[Dataset entries]
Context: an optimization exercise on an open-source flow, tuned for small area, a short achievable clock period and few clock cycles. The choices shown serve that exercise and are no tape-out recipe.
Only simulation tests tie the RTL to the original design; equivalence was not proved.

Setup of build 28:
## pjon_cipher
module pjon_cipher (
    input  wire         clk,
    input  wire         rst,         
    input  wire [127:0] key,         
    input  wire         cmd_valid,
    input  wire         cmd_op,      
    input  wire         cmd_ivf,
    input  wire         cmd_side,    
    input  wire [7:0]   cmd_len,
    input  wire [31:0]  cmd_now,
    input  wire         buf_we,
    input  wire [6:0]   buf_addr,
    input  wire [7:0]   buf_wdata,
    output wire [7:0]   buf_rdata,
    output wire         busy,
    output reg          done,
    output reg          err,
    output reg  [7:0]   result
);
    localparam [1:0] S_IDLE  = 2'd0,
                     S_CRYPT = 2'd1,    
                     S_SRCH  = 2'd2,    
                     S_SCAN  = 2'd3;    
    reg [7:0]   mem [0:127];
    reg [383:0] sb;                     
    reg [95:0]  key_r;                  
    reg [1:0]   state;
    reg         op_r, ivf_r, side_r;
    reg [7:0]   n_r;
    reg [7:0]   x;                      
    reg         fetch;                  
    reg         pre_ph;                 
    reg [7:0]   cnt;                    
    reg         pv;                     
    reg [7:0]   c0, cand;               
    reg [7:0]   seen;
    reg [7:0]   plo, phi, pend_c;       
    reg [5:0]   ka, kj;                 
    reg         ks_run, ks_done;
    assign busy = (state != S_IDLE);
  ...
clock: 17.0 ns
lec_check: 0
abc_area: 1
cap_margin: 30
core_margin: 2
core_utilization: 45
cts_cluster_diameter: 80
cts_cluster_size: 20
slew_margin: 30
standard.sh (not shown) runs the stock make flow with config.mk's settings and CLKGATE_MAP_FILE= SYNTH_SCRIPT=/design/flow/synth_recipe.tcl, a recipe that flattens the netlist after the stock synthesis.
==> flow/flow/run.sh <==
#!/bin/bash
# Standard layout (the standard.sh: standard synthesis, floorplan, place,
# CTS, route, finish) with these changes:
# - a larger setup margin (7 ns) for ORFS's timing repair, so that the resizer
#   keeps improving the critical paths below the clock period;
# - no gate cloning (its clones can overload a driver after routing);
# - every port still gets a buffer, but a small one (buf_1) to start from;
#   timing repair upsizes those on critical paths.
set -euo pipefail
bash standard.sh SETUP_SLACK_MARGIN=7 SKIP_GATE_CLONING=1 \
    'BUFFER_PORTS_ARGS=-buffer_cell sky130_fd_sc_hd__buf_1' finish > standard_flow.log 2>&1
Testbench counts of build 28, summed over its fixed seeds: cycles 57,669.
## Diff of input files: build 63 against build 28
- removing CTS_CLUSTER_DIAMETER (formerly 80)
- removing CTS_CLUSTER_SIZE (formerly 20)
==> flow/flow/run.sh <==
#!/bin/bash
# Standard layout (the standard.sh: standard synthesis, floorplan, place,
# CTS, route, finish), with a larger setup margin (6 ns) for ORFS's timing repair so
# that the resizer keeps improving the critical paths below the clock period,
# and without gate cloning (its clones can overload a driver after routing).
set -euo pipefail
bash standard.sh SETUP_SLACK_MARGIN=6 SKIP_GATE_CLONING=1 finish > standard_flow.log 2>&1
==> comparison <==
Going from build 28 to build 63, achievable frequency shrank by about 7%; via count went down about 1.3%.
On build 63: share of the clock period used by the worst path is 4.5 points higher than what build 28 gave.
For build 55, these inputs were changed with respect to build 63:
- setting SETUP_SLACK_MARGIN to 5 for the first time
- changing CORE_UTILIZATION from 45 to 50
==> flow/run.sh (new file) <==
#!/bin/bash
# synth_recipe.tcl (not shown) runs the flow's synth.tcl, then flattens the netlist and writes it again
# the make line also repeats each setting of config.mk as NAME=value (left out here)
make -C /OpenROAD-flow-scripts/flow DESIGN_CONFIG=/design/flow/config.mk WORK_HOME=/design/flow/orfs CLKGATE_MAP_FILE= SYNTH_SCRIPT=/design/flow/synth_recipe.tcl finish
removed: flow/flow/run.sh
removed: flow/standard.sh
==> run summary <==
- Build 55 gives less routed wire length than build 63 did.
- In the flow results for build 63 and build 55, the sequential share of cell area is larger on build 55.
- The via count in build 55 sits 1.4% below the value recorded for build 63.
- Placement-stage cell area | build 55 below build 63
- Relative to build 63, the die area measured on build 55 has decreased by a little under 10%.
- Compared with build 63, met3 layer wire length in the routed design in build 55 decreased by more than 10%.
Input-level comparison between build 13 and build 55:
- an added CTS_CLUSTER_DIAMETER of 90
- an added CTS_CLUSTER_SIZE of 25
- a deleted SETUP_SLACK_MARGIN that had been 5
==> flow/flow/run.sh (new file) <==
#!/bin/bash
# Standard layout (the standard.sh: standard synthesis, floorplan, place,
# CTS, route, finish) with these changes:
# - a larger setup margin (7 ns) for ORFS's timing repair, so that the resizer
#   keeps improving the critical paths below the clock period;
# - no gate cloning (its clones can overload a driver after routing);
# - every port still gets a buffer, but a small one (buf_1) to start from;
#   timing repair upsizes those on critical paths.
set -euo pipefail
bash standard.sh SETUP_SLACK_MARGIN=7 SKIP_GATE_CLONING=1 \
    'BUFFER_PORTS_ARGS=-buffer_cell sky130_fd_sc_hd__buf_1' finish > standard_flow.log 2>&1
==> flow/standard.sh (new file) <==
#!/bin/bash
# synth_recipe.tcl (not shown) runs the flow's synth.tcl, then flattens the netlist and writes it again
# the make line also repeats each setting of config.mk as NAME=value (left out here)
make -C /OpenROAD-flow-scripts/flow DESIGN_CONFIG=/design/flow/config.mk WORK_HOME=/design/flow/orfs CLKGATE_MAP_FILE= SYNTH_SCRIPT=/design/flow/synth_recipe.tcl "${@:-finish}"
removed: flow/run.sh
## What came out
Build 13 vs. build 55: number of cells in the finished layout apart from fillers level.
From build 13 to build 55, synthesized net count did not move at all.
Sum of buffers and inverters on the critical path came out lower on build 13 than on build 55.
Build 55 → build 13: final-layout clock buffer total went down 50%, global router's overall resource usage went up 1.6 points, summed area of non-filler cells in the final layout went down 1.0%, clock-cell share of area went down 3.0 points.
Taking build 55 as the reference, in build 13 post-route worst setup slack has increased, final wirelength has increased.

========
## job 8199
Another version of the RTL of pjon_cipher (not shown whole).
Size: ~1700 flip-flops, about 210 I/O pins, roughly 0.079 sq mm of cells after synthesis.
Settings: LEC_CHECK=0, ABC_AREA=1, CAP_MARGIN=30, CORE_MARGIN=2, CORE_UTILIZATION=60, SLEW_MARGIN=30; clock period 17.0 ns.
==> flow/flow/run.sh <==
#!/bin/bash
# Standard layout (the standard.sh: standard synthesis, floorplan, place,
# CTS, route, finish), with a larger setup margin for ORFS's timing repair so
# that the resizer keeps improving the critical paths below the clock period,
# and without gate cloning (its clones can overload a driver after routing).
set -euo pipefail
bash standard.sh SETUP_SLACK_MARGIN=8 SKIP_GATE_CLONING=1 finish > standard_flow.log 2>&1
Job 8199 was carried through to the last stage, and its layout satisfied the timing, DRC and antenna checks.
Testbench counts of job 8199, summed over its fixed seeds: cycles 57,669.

* EXERCISE REQUIREMENTS
Make a verbatim copy of each record.

* SOLUTION BELOW
Context: an optimization exercise on an open-source flow, tuned for small area, a short achievable clock period and few clock cycles. The choices shown serve that exercise and are no tape-out recipe.
Only simulation tests tie the RTL to the original design; equivalence was not proved.

Setup of build 28:
## pjon_cipher
module pjon_cipher (
    input  wire         clk,
    input  wire         rst,         
    input  wire [127:0] key,         
    input  wire         cmd_valid,
    input  wire         cmd_op,      
    input  wire         cmd_ivf,
    input  wire         cmd_side,    
    input  wire [7:0]   cmd_len,
    input  wire [31:0]  cmd_now,
    input  wire         buf_we,
    input  wire [6:0]   buf_addr,
    input  wire [7:0]   buf_wdata,
    output wire [7:0]   buf_rdata,
    output wire         busy,
    output reg          done,
    output reg          err,
    output reg  [7:0]   result
);
    localparam [1:0] S_IDLE  = 2'd0,
                     S_CRYPT = 2'd1,    
                     S_SRCH  = 2'd2,    
                     S_SCAN  = 2'd3;    
    reg [7:0]   mem [0:127];
    reg [383:0] sb;                     
    reg [95:0]  key_r;                  
    reg [1:0]   state;
    reg         op_r, ivf_r, side_r;
    reg [7:0]   n_r;
    reg [7:0]   x;                      
    reg         fetch;                  
    reg         pre_ph;                 
    reg [7:0]   cnt;                    
    reg         pv;                     
    reg [7:0]   c0, cand;               
    reg [7:0]   seen;
    reg [7:0]   plo, phi, pend_c;       
    reg [5:0]   ka, kj;                 
    reg         ks_run, ks_done;
    assign busy = (state != S_IDLE);
  ...
clock: 17.0 ns
lec_check: 0
abc_area: 1
cap_margin: 30
core_margin: 2
core_utilization: 45
cts_cluster_diameter: 80
cts_cluster_size: 20
slew_margin: 30
standard.sh (not shown) runs the stock make flow with config.mk's settings and CLKGATE_MAP_FILE= SYNTH_SCRIPT=/design/flow/synth_recipe.tcl, a recipe that flattens the netlist after the stock synthesis.
==> flow/flow/run.sh <==
#!/bin/bash
# Standard layout (the standard.sh: standard synthesis, floorplan, place,
# CTS, route, finish) with these changes:
# - a larger setup margin (7 ns) for ORFS's timing repair, so that the resizer
#   keeps improving the critical paths below the clock period;
# - no gate cloning (its clones can overload a driver after routing);
# - every port still gets a buffer, but a small one (buf_1) to start from;
#   timing repair upsizes those on critical paths.
set -euo pipefail
bash standard.sh SETUP_SLACK_MARGIN=7 SKIP_GATE_CLONING=1 \
    'BUFFER_PORTS_ARGS=-buffer_cell sky130_fd_sc_hd__buf_1' finish > standard_flow.log 2>&1
Testbench counts of build 28, summed over its fixed seeds: cycles 57,669.
## Diff of input files: build 63 against build 28
- removing CTS_CLUSTER_DIAMETER (formerly 80)
- removing CTS_CLUSTER_SIZE (formerly 20)
==> flow/flow/run.sh <==
#!/bin/bash
# Standard layout (the standard.sh: standard synthesis, floorplan, place,
# CTS, route, finish), with a larger setup margin (6 ns) for ORFS's timing repair so
# that the resizer keeps improving the critical paths below the clock period,
# and without gate cloning (its clones can overload a driver after routing).
set -euo pipefail
bash standard.sh SETUP_SLACK_MARGIN=6 SKIP_GATE_CLONING=1 finish > standard_flow.log 2>&1
==> comparison <==
Going from build 28 to build 63, achievable frequency shrank by about 7%; via count went down about 1.3%.
On build 63: share of the clock period used by the worst path is 4.5 points higher than what build 28 gave.
For build 55, these inputs were changed with respect to build 63:
- setting SETUP_SLACK_MARGIN to 5 for the first time
- changing CORE_UTILIZATION from 45 to 50
==> flow/run.sh (new file) <==
#!/bin/bash
# synth_recipe.tcl (not shown) runs the flow's synth.tcl, then flattens the netlist and writes it again
# the make line also repeats each setting of config.mk as NAME=value (left out here)
make -C /OpenROAD-flow-scripts/flow DESIGN_CONFIG=/design/flow/config.mk WORK_HOME=/design/flow/orfs CLKGATE_MAP_FILE= SYNTH_SCRIPT=/design/flow/synth_recipe.tcl finish
removed: flow/flow/run.sh
removed: flow/standard.sh
==> run summary <==
- Build 55 gives less routed wire length than build 63 did.
- In the flow results for build 63 and build 55, the sequential share of cell area is larger on build 55.
- The via count in build 55 sits 1.4% below the value recorded for build 63.
- Placement-stage cell area | build 55 below build 63
- Relative to build 63, the die area measured on build 55 has decreased by a little under 10%.
- Compared with build 63, met3 layer wire length in the routed design in build 55 decreased by more than 10%.
Input-level comparison between build 13 and build 55:
- an added CTS_CLUSTER_DIAMETER of 90
- an added CTS_CLUSTER_SIZE of 25
- a deleted SETUP_SLACK_MARGIN that had been 5
==> flow/flow/run.sh (new file) <==
#!/bin/bash
# Standard layout (the standard.sh: standard synthesis, floorplan, place,
# CTS, route, finish) with these changes:
# - a larger setup margin (7 ns) for ORFS's timing repair, so that the resizer
#   keeps improving the critical paths below the clock period;
# - no gate cloning (its clones can overload a driver after routing);
# - every port still gets a buffer, but a small one (buf_1) to start from;
#   timing repair upsizes those on critical paths.
set -euo pipefail
bash standard.sh SETUP_SLACK_MARGIN=7 SKIP_GATE_CLONING=1 \
    'BUFFER_PORTS_ARGS=-buffer_cell sky130_fd_sc_hd__buf_1' finish > standard_flow.log 2>&1
==> flow/standard.sh (new file) <==
#!/bin/bash
# synth_recipe.tcl (not shown) runs the flow's synth.tcl, then flattens the netlist and writes it again
# the make line also repeats each setting of config.mk as NAME=value (left out here)
make -C /OpenROAD-flow-scripts/flow DESIGN_CONFIG=/design/flow/config.mk WORK_HOME=/design/flow/orfs CLKGATE_MAP_FILE= SYNTH_SCRIPT=/design/flow/synth_recipe.tcl "${@:-finish}"
removed: flow/run.sh
## What came out
Build 13 vs. build 55: number of cells in the finished layout apart from fillers level.
From build 13 to build 55, synthesized net count did not move at all.
Sum of buffers and inverters on the critical path came out lower on build 13 than on build 55.
Build 55 → build 13: final-layout clock buffer total went down 50%, global router's overall resource usage went up 1.6 points, summed area of non-filler cells in the final layout went down 1.0%, clock-cell share of area went down 3.0 points.
Taking build 55 as the reference, in build 13 post-route worst setup slack has increased, final wirelength has increased.

========
## job 8199
Another version of the RTL of pjon_cipher (not shown whole).
Size: ~1700 flip-flops, about 210 I/O pins, roughly 0.079 sq mm of cells after synthesis.
Settings: LEC_CHECK=0, ABC_AREA=1, CAP_MARGIN=30, CORE_MARGIN=2, CORE_UTILIZATION=60, SLEW_MARGIN=30; clock period 17.0 ns.
==> flow/flow/run.sh <==
#!/bin/bash
# Standard layout (the standard.sh: standard synthesis, floorplan, place,
# CTS, route, finish), with a larger setup margin for ORFS's timing repair so
# that the resizer keeps improving the critical paths below the clock period,
# and without gate cloning (its clones can overload a driver after routing).
set -euo pipefail
bash standard.sh SETUP_SLACK_MARGIN=8 SKIP_GATE_CLONING=1 finish > standard_flow.log 2>&1
Job 8199 was carried through to the last stage, and its layout satisfied the timing, DRC and antenna checks.
Testbench counts of job 8199, summed over its fixed seeds: cycles 57,669.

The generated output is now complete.